• Collected data:
'''

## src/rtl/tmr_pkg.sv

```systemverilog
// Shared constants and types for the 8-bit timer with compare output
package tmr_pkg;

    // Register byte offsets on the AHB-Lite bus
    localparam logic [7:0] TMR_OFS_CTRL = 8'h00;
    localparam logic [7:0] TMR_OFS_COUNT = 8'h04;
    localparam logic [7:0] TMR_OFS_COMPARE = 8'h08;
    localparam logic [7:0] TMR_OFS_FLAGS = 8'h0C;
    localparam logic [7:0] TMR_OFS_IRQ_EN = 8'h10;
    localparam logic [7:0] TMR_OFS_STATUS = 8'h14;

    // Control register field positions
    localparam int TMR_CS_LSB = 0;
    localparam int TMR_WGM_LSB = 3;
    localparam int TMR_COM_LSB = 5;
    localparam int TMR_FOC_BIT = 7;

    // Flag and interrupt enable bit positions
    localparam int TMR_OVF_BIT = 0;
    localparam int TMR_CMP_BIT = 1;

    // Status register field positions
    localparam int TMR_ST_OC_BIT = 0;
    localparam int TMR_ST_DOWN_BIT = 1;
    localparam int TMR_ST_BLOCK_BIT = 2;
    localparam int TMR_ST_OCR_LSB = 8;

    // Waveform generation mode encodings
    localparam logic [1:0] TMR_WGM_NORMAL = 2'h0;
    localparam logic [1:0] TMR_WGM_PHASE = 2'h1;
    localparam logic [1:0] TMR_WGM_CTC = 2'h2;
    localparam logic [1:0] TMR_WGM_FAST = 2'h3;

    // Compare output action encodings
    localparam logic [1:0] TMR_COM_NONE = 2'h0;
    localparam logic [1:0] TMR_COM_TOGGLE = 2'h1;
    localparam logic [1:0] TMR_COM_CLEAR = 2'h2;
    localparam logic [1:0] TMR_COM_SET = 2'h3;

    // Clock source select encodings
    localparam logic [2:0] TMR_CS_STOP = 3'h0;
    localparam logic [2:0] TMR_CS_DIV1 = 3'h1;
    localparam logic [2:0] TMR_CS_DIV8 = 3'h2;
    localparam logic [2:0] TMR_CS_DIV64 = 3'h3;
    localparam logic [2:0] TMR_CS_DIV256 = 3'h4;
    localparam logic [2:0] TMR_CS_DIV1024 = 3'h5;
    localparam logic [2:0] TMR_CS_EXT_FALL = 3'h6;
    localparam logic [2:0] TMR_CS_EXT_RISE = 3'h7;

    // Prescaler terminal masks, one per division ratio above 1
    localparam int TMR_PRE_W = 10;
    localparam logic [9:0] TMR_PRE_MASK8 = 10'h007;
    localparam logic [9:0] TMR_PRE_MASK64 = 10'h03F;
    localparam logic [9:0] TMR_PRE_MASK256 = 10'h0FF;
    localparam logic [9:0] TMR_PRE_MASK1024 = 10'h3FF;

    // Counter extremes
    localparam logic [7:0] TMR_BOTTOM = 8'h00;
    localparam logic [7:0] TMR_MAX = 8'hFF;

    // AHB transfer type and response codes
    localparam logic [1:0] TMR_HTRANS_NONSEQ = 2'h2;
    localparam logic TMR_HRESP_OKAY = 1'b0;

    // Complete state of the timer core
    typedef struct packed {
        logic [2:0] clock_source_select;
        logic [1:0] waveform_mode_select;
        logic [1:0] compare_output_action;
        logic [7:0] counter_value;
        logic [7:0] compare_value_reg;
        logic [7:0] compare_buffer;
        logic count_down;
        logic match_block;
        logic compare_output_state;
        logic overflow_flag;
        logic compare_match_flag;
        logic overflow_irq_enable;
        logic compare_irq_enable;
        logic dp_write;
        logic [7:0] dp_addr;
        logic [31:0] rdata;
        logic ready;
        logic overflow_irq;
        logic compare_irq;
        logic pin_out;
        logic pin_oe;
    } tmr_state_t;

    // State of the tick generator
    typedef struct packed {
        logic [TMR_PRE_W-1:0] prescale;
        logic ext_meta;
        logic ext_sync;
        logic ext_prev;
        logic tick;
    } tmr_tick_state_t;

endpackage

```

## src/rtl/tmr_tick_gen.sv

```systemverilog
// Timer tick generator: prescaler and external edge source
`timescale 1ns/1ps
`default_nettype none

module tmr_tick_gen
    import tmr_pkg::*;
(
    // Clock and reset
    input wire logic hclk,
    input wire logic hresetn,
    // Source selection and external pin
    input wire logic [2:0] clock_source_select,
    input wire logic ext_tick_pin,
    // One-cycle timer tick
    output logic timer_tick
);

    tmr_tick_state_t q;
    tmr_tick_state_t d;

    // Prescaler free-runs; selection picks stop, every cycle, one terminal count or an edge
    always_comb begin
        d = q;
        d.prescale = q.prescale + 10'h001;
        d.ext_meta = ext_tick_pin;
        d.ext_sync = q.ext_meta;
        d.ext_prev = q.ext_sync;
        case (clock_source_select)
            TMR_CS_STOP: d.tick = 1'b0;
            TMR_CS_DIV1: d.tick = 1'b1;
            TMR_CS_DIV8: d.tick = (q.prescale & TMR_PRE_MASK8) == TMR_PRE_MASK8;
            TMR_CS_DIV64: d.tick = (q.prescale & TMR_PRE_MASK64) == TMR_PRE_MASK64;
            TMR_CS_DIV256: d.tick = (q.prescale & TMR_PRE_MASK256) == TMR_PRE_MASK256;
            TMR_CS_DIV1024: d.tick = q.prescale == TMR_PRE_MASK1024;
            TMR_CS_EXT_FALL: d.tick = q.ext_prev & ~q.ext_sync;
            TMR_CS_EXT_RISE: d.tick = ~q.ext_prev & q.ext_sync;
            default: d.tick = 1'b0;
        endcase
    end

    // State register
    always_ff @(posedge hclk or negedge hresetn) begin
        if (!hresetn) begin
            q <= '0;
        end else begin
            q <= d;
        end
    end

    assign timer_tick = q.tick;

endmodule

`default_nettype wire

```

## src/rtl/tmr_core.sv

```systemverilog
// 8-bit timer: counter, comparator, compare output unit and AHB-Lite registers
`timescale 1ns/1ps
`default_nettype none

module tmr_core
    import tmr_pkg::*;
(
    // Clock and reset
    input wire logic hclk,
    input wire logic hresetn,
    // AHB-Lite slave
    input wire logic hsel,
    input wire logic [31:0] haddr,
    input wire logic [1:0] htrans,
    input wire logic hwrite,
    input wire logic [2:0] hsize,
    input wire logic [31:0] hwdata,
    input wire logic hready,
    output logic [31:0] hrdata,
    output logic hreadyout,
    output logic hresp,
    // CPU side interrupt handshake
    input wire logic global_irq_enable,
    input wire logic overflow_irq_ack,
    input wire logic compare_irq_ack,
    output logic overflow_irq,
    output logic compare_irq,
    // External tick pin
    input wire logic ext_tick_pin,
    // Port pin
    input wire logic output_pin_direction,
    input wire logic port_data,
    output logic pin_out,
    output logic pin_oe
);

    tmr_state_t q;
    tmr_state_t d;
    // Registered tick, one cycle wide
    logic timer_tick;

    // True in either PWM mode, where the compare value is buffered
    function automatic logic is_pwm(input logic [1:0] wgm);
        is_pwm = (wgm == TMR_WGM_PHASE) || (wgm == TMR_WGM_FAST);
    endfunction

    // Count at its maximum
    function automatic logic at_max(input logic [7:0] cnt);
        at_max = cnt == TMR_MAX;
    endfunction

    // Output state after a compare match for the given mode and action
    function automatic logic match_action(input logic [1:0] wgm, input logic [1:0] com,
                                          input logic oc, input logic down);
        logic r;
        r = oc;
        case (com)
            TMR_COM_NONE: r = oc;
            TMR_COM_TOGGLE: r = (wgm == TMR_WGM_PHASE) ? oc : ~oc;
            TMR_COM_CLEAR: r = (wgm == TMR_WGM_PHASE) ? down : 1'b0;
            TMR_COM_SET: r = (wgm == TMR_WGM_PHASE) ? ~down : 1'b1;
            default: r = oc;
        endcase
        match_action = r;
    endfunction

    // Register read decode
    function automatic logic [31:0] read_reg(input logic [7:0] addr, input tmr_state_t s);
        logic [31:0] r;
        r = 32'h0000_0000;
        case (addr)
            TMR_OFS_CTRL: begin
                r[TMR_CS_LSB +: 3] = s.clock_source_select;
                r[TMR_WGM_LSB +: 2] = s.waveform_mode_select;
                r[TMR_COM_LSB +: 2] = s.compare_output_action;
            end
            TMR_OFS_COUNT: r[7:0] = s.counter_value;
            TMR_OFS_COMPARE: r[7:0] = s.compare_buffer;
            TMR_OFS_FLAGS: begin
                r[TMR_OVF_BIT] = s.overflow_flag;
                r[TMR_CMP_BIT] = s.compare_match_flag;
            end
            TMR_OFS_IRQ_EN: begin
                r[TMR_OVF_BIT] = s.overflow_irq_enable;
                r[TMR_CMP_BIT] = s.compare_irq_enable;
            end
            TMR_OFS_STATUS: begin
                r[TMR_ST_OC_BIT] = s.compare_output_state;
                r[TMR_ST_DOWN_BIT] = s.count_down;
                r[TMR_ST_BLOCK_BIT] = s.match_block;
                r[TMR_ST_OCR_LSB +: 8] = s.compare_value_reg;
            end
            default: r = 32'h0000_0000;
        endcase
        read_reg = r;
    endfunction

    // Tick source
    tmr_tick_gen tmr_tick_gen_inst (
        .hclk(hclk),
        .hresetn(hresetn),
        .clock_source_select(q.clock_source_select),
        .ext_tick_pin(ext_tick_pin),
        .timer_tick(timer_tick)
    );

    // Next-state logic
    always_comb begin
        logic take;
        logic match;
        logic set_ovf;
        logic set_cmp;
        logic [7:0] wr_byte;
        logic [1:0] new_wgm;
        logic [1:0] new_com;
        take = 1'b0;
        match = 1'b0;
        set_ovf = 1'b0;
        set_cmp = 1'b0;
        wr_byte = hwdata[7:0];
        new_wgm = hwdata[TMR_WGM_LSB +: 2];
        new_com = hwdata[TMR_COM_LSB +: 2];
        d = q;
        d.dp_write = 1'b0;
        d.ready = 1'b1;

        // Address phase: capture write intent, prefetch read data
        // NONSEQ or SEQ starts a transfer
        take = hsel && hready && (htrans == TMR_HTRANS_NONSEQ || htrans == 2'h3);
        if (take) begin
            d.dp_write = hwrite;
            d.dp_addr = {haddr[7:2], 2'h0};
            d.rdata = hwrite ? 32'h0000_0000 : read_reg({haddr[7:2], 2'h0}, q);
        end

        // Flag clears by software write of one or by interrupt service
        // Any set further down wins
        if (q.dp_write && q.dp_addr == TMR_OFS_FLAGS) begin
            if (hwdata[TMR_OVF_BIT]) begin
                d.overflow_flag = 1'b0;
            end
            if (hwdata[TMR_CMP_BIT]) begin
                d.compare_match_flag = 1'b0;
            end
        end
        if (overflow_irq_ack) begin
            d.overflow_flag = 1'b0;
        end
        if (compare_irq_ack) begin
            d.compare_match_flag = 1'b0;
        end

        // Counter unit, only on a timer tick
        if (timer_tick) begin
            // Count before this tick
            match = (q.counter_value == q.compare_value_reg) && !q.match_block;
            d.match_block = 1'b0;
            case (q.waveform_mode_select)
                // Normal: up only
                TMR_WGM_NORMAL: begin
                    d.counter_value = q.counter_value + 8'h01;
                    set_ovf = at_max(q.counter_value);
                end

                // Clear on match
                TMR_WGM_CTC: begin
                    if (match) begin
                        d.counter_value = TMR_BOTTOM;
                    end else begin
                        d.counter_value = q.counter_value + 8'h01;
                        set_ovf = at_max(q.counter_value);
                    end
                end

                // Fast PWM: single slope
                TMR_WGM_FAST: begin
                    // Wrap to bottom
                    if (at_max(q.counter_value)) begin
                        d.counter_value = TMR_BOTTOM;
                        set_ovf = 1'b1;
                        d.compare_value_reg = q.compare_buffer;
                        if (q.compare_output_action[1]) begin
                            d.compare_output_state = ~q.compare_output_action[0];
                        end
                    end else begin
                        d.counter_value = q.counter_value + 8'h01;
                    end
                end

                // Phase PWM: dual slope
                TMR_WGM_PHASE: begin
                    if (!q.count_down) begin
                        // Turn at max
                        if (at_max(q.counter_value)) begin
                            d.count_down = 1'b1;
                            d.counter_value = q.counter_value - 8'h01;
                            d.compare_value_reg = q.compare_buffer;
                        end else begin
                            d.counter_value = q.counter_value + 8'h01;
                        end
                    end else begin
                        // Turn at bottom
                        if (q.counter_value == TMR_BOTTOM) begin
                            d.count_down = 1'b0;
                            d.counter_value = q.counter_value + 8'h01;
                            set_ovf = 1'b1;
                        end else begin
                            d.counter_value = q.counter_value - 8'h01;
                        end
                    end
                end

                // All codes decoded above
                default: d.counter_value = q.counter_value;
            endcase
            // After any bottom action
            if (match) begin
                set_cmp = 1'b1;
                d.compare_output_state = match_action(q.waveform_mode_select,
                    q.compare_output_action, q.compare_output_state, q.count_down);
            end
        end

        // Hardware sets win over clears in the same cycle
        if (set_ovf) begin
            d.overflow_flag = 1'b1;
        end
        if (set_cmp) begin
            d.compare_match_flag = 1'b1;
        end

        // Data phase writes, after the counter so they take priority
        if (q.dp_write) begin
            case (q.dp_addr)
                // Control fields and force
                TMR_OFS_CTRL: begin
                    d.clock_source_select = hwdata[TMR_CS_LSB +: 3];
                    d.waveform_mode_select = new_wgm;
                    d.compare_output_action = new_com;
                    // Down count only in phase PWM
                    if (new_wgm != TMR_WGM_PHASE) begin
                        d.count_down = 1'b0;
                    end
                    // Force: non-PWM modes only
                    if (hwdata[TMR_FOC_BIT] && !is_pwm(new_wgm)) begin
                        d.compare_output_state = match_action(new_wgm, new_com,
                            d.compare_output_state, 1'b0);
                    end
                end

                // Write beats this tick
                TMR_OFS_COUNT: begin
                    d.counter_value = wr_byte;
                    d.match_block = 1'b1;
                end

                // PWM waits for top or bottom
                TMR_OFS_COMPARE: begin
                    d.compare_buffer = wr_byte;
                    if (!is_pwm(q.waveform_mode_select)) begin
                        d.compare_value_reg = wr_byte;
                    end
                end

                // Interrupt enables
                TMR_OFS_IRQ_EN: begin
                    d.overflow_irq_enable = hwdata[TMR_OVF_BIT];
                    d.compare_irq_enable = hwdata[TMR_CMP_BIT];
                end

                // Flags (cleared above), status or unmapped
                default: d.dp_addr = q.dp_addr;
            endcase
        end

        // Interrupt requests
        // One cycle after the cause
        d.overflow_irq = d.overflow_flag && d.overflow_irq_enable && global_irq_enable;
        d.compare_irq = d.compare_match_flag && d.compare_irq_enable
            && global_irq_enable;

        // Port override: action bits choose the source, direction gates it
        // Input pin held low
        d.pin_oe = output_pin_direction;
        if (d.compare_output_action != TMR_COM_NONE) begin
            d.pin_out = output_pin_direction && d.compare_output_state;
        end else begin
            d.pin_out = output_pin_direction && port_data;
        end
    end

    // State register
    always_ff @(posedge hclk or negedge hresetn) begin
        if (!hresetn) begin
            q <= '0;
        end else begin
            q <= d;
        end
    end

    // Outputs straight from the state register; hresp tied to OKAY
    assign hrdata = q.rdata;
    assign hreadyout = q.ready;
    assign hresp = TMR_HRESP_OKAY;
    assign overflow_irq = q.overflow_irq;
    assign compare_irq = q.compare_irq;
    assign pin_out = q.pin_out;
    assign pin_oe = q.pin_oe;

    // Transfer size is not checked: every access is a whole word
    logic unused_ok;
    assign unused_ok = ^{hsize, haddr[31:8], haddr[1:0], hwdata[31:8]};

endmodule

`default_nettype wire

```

'''

• Instructions to follow:
Please go over the data above and copy each line with "take" in it.

• Response:
        logic take;
        take = 1'b0;
        take = hsel && hready && (htrans == TMR_HTRANS_NONSEQ || htrans == 2'h3);
        if (take) begin
        // Data phase writes, after the counter so they take priority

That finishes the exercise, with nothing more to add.